Testimonios de la comunidad
Trabajador de un restaurante (nombre en reserva):
“En La Guaira vamos de mal en peor. Los locales sin clientes. Mira este restaurante, está vacío. Todos los comercios se están jodiendo o los joden. No hay cómo mantenerlos y entonces te caen encima con los impuestos y tienes que cerrar. Te dicen: ‘Si no puedes pagar, ciérrame el negocio y listo’”.
Trabajador pesquero (nombre en reserva):
“No he visto mayor flujo de extranjeros o empresas desde el 2022. Yo, que trabajo en pescadería, puedo decir que estamos esperando la empacadora. Tendríamos más salida. No habría tantos intermediarios y sería más directo. Seguramente se activará, pero si no eres de su grupo no consigues información. Si no trabajas con ellos no hay chance”.
Comerciante de Maiquetía (nombre en reserva):
“El Centro Comercial Maiquetía Plaza ahora está vacío. Dicen que lo están remodelando, pero es difícil mantener un local. Los ingresos son pocos y viene el Seniat, luego viene el otro y el otro y el otro y te toca cerrar”.
Alternativa ecológica
En lugar de concentrar la inversión en industrias químicas y mecánicas en Catia La Mar, se podría simplificar en dos ejes simples auténticamente ecológicos, sustentables y regenerativos.
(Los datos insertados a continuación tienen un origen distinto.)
`config.mk`:
```
export PLATFORM = sky130hd
export DESIGN_NAME = pei_event_irq
export DESIGN_NICKNAME = d
export VERILOG_FILES = /design/src/pei_pkg.sv /design/src/pei_event_irq.sv
export SDC_FILE = /design/constraint.sdc
export NUM_CORES = 1
export LEC_CHECK = 0
export CAP_MARGIN = 10
export CORE_UTILIZATION = 35
export CTS_CLUSTER_DIAMETER = 200
export CTS_CLUSTER_SIZE = 10
export DETAILED_ROUTE_END_ITERATION = 10
export DONT_BUFFER_PORTS = 1
export PLACE_DENSITY_LB_ADDON = 0.1
export SLEW_MARGIN = 10
export SYNTH_ARGS = -nofsm -noshare
export SYNTH_HDL_FRONTEND = slang
export SYNTH_SLANG_ARGS = --single-unit
```
`constraint.sdc`:
```
create_clock -name clock -period 3.5 [get_ports clock]
set_input_delay 0.525 -clock clock [delete_from_list [all_inputs] [get_ports clock]]
set_output_delay 0.525 -clock clock [all_outputs]
set_load 0.01 [all_outputs]
```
Bastaría el rescate de las quebradas, como Tacagua, y la construcción de las plantas de tratamiento de aguas residuales que se le han prometido a La Guaira desde el deslave de 1999 y los subsiguientes. Sin cesión de soberanía ni desregulación de la normativa laboral.
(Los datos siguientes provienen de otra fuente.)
### src/fault_status_pkg.sv
// Package for the link fault status encoder: register map, field layout,
// alarm codes and timing constants.
// Assumes a 32-bit APB slave on a 100 MHz clock.
package fault_status_pkg;

  // Register byte addresses.
  localparam logic [11:0] ADDR_STATUS = 12'h000;
  localparam logic [11:0] ADDR_ALARM = 12'h004;
  localparam logic [11:0] ADDR_IRQ_STAT = 12'h008;
  localparam logic [11:0] ADDR_IRQ_MASK = 12'h00C;
  localparam logic [11:0] ADDR_CTRL = 12'h010;
  localparam logic [11:0] ADDR_SLOT = 12'h014;

  // Class byte bit positions.
  localparam int CLS_MASTER_BAD = 0;
  localparam int CLS_SLAVE_ERR = 1;
  localparam int CLS_LINK_DROP = 2;
  localparam int CLS_PARITY_A = 3;
  localparam int CLS_PARITY_B = 4;

  // Detail byte bit positions.
  localparam int DET_GROUP_LSB = 0;
  localparam int DET_GROUP_W = 5;
  localparam int DET_BAD_DATA = 5;
  localparam int DET_OTHER = 6;
  localparam int DET_WDOG_PAR = 7;

  // Alarm codes.
  localparam logic [9:0] ALM_NONE = 10'd0;
  localparam logic [9:0] ALM_LINK = 10'd950;
  localparam logic [9:0] ALM_WDOG = 10'd951;
  localparam logic [9:0] ALM_OPTION = 10'd972;
  localparam logic [9:0] ALM_FBUS = 10'd974;
  localparam logic [9:0] ALM_LOCAL = 10'd975;

  // Interrupt status bit positions.
  localparam int IRQ_LINK = 0;
  localparam int IRQ_WDOG = 1;
  localparam int IRQ_OPTION = 2;
  localparam int IRQ_FBUS = 3;
  localparam int IRQ_LOCAL = 4;
  localparam int IRQ_W = 5;

  // Link exchange period.
  localparam int CLK_MHZ = 100;
  localparam int LINK_PERIOD_NS = 2000;
  localparam int LINK_PERIOD_CYC = (LINK_PERIOD_NS * CLK_MHZ) / 1000;

  // Reset values.
  localparam logic [7:0] BYTE_RST = 8'h00;
  localparam logic [IRQ_W-1:0] MASK_RST = 5'h00;

  // Slave station fault kinds.
  typedef enum logic [1:0] {
    SLV_BAD_DATA,
    SLV_OTHER,
    SLV_WDOG,
    SLV_PARITY
  } slave_fault_t;

endpackage

### src/link_fault_encoder.sv
// Fault status encoder for the serial link master with APB registers.
// Assumes synchronous fault inputs and a single 100 MHz clock pclk.
//
// Our own choices: register access over APB and the address map.
`timescale 1ns/1ps
`default_nettype none
// Operation
// Fault shown as class byte then detail byte, both 8 bits.
// Class bit 0 set when master receives invalid link data.
// Class bit 1 set when a slave station reports an error.
// Class flags are independent and may be set together.
// With slave error, detail bits 0-4 hold slave group plus one.
// Detail bit 5 set when the slave saw invalid data.
// Detail bit 6 set for other slave errors.
// Detail bit 7 set for slave watchdog or parity error.
// Class bit 2 set when the link to a slave is dropped.
// Class bit 3 or 4 set on internal controller parity error; the code only ever sets bit 3.
// Controller watchdog fault raises alarm 951.
// Option board error raises alarm 972 with slot and board code.
// Failed backplane transfer to option board raises alarm 974.
// Failed transfer to the sequence controller also raises 974.
// Bus error inside the main processor board raises alarm 975.
// Outputs go out and inputs come back at fixed intervals.
// Status bytes reset to zero and hold until acknowledged.
module link_fault_encoder
  import fault_status_pkg::*;
#(
  parameter int PERIOD = fault_status_pkg::LINK_PERIOD_CYC,
  parameter int SLOT_W = 4
) (
  input wire logic pclk, // APB clock.
  input wire logic presetn, // Async active-low reset.
  input wire logic psel, // APB select.
  input wire logic penable, // APB enable.
  input wire logic pwrite, // APB direction.
  input wire logic [11:0] paddr, // APB byte address.
  input wire logic [31:0] pwdata, // APB write data.
  output logic [31:0] prdata, // APB read data.
  output logic pready, // APB ready.
  output logic pslverr, // APB error.
  input wire logic master_bad_data, // Master got invalid data.
  input wire logic slave_err, // A slave reported an error.
  input wire logic [4:0] slave_group, // Group of faulting slave.
  input wire fault_status_pkg::slave_fault_t slave_kind, // Slave fault kind.
  input wire logic link_drop, // Link to a slave dropped.
  input wire logic ctl_parity_err, // Controller parity error.
  input wire logic ctl_wdog_err, // Controller watchdog fault.
  input wire logic option_err, // Option board error.
  input wire logic [SLOT_W-1:0] option_slot, // Slot of that board.
  input wire logic [9:0] option_code, // Board's own alarm code.
  input wire logic fbus_opt_err, // Backplane transfer failed.
  input wire logic fbus_ctl_err, // Transfer to controller failed.
  input wire logic local_bus_err, // Bus error inside main board.
  output logic exchange_tick, // Fixed-interval exchange strobe.
  output logic [7:0] class_byte, // Class status byte.
  output logic [7:0] detail_byte, // Detail status byte.
  output logic [9:0] alarm_code, // Latched system alarm code.
  output logic [SLOT_W-1:0] alarm_slot, // Slot for alarm 972.
  output logic [9:0] alarm_sub_code, // Board code for alarm 972.
  output logic irq // Level interrupt.
);

  typedef enum logic [1:0] {
    ST_IDLE,
    ST_ALARM
  } mode_t;

  typedef struct packed {
    mode_t mode;
    logic [7:0] cls;
    logic [7:0] det;
    logic [9:0] code;
    logic [SLOT_W-1:0] slot;
    logic [9:0] sub;
    logic [IRQ_W-1:0] ista;
    logic [IRQ_W-1:0] imask;
    logic run;
    logic [31:0] rdata;
  } state_t;

  state_t st_r;
  state_t st_nxt;
  logic tick;
  logic wr_en;
  logic rd_en;
  logic [IRQ_W-1:0] ev;
  logic link_ev;

  // Returns the detail byte for one slave report.
  function automatic logic [7:0] detail_of(input logic [4:0] grp,
                                           input slave_fault_t kind);
    logic [7:0] d;
    d = 8'h00;
    d[DET_GROUP_LSB +: DET_GROUP_W] = grp + 5'h01;
    case (kind)
      SLV_BAD_DATA: d[DET_BAD_DATA] = 1'b1;
      SLV_OTHER: d[DET_OTHER] = 1'b1;
      SLV_WDOG, SLV_PARITY: d[DET_WDOG_PAR] = 1'b1;
      default: d = 8'h00;
    endcase
    return d;
  endfunction

  // Returns true when an access hits the given address.
  function automatic logic hit(input logic [11:0] a, input logic [11:0] r);
    return a == r;
  endfunction

  // Paces the periodic output and input exchanges.
  link_exchange_timer #(
    .PERIOD(PERIOD)
  ) u_timer (
    .pclk(pclk),
    .presetn(presetn),
    .run(st_r.run),
    .tick(tick)
  );

  // Bus strobes; every access completes in its first access cycle.
  assign wr_en = psel && penable && pwrite;
  assign rd_en = psel && !penable && !pwrite;
  assign pready = 1'b1;
  assign pslverr = 1'b0;

  // Link faults are only sampled on the exchange strobe.
  assign link_ev = tick && (master_bad_data || slave_err ||
                            link_drop || ctl_parity_err);

  // Event vector for the interrupt status register.
  always_comb begin
    ev = '0;
    ev[IRQ_LINK] = link_ev;
    ev[IRQ_WDOG] = ctl_wdog_err;
    ev[IRQ_OPTION] = option_err;
    ev[IRQ_FBUS] = fbus_opt_err || fbus_ctl_err;
    ev[IRQ_LOCAL] = local_bus_err;
  end

  // Next-state logic: capture, alarm priority, register writes.
  always_comb begin
    st_nxt = st_r;
    // Capture link fault bytes while no alarm is held.
    if (st_r.mode == ST_IDLE && link_ev) begin
      st_nxt.cls = 8'h00;
      st_nxt.cls[CLS_MASTER_BAD] = master_bad_data;
      st_nxt.cls[CLS_SLAVE_ERR] = slave_err;
      st_nxt.cls[CLS_LINK_DROP] = link_drop;
      st_nxt.cls[CLS_PARITY_A] = ctl_parity_err;
      st_nxt.det = slave_err ? detail_of(slave_group, slave_kind)
                             : 8'h00;
      st_nxt.code = ALM_LINK;
      st_nxt.mode = ST_ALARM;
    end
    // System alarms, most severe first; only latched when idle.
    if (st_r.mode == ST_IDLE) begin
      if (ctl_wdog_err) begin
        st_nxt.code = ALM_WDOG;
        st_nxt.mode = ST_ALARM;
      end else if (option_err) begin
        st_nxt.code = ALM_OPTION;
        st_nxt.slot = option_slot;
        st_nxt.sub = option_code;
        st_nxt.mode = ST_ALARM;
      end else if (fbus_opt_err || fbus_ctl_err) begin
        st_nxt.code = ALM_FBUS;
        st_nxt.mode = ST_ALARM;
      end else if (local_bus_err) begin
        st_nxt.code = ALM_LOCAL;
        st_nxt.mode = ST_ALARM;
      end
    end
    // Register writes.
    if (wr_en) begin
      if (hit(paddr, ADDR_STATUS) && st_r.mode == ST_ALARM && pwdata[0]) begin
        // Acknowledge releases the held alarm.
        st_nxt.cls = BYTE_RST;
        st_nxt.det = BYTE_RST;
        st_nxt.code = ALM_NONE;
        st_nxt.slot = '0;
        st_nxt.sub = '0;
        st_nxt.mode = ST_IDLE;
      end
      if (hit(paddr, ADDR_IRQ_STAT)) begin
        st_nxt.ista = st_r.ista & ~pwdata[IRQ_W-1:0];
      end
      if (hit(paddr, ADDR_IRQ_MASK)) begin
        st_nxt.imask = pwdata[IRQ_W-1:0];
      end
      if (hit(paddr, ADDR_CTRL)) begin
        st_nxt.run = pwdata[0];
      end
    end
    // New events win over a simultaneous clear.
    st_nxt.ista = st_nxt.ista | ev;
    // Read data is captured in the setup cycle.
    if (rd_en) begin
      st_nxt.rdata = 32'h0000_0000;
      case (paddr)
        ADDR_STATUS: st_nxt.rdata = {16'h0000, st_r.cls, st_r.det};
        ADDR_ALARM: st_nxt.rdata = {21'h0, st_r.mode == ST_ALARM,
                                    st_r.code};
        ADDR_IRQ_STAT: st_nxt.rdata = 32'(st_r.ista);
        ADDR_IRQ_MASK: st_nxt.rdata = 32'(st_r.imask);
        ADDR_CTRL: st_nxt.rdata = {31'h0, st_r.run};
        ADDR_SLOT: st_nxt.rdata = {12'h000, st_r.sub, 6'h00,
                                   4'(st_r.slot)};
        default: st_nxt.rdata = 32'h0000_0000;
      endcase
    end
  end

  // State register.
  always_ff @(posedge pclk or negedge presetn) begin
    if (!presetn) begin
      st_r <= '{mode: ST_IDLE, cls: BYTE_RST, det: BYTE_RST,
                code: ALM_NONE, slot: '0, sub: '0, ista: '0,
                imask: MASK_RST, run: 1'b1, rdata: 32'h0000_0000};
    end else begin
      st_r <= st_nxt;
    end
  end

  // Outputs come from the state register; irq gates status with the mask, exchange_tick comes from the timer.
  assign prdata = st_r.rdata;
  assign class_byte = st_r.cls;
  assign detail_byte = st_r.det;
  assign alarm_code = st_r.code;
  assign alarm_slot = st_r.slot;
  assign alarm_sub_code = st_r.sub;
  assign exchange_tick = tick;
  assign irq = |(st_r.ista & st_r.imask);

endmodule
`default_nettype wire

### src/link_exchange_timer.sv
// Fixed-interval strobe that paces the output and input exchanges.
// Assumes one clock domain; strobe is one cycle wide.
`timescale 1ns/1ps
`default_nettype none
module link_exchange_timer #(
  parameter int PERIOD = 200
) (
  input wire logic pclk, // System clock.
  input wire logic presetn, // Asynchronous active-low reset.
  input wire logic run, // Counting enabled.
  output logic tick // One-cycle strobe each period.
);

  logic [15:0] cnt_r;

  // Counts down the period and strobes at zero.
  always_ff @(posedge pclk or negedge presetn) begin
    if (!presetn) begin
      cnt_r <= 16'h0000;
      tick <= 1'b0;
    end else if (!run) begin
      cnt_r <= 16'h0000;
      tick <= 1'b0;
    end else if (cnt_r == 16'h0000) begin
      cnt_r <= 16'(PERIOD - 1);
      tick <= 1'b1;
    end else begin
      cnt_r <= cnt_r - 16'h0001;
      tick <= 1'b0;
    end
  end

endmodule
`default_nettype wire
Uno sería, turismo de playa y economía azul:
- Hotelería boutique, avistamiento de cetáceos, buceo y deportes náuticos de bajo impacto.
- Empleos estimados: 100 plazas por cada 10 habitaciones turísticas; guías, mantenimiento, restauración y servicios.
- Valor agregado: aprovechamiento de playas ya consolidadas, sin requerir grandes obras de infraestructura.
Y el otro, agroforestación de café y cacao (Carayaca–Junko):
- Sistemas agroforestales mixtos (café, cacao y frutales en 500 hectáreas)
- Empleos estimados: 1.000-1.500 directos (siembra, cosecha, poscosecha, fermentación y elaboración de chocolate de origen).
- Sinergias con agroturismo: rutas de finca, catas y talleres, que agregan 200-300 empleos de servicios.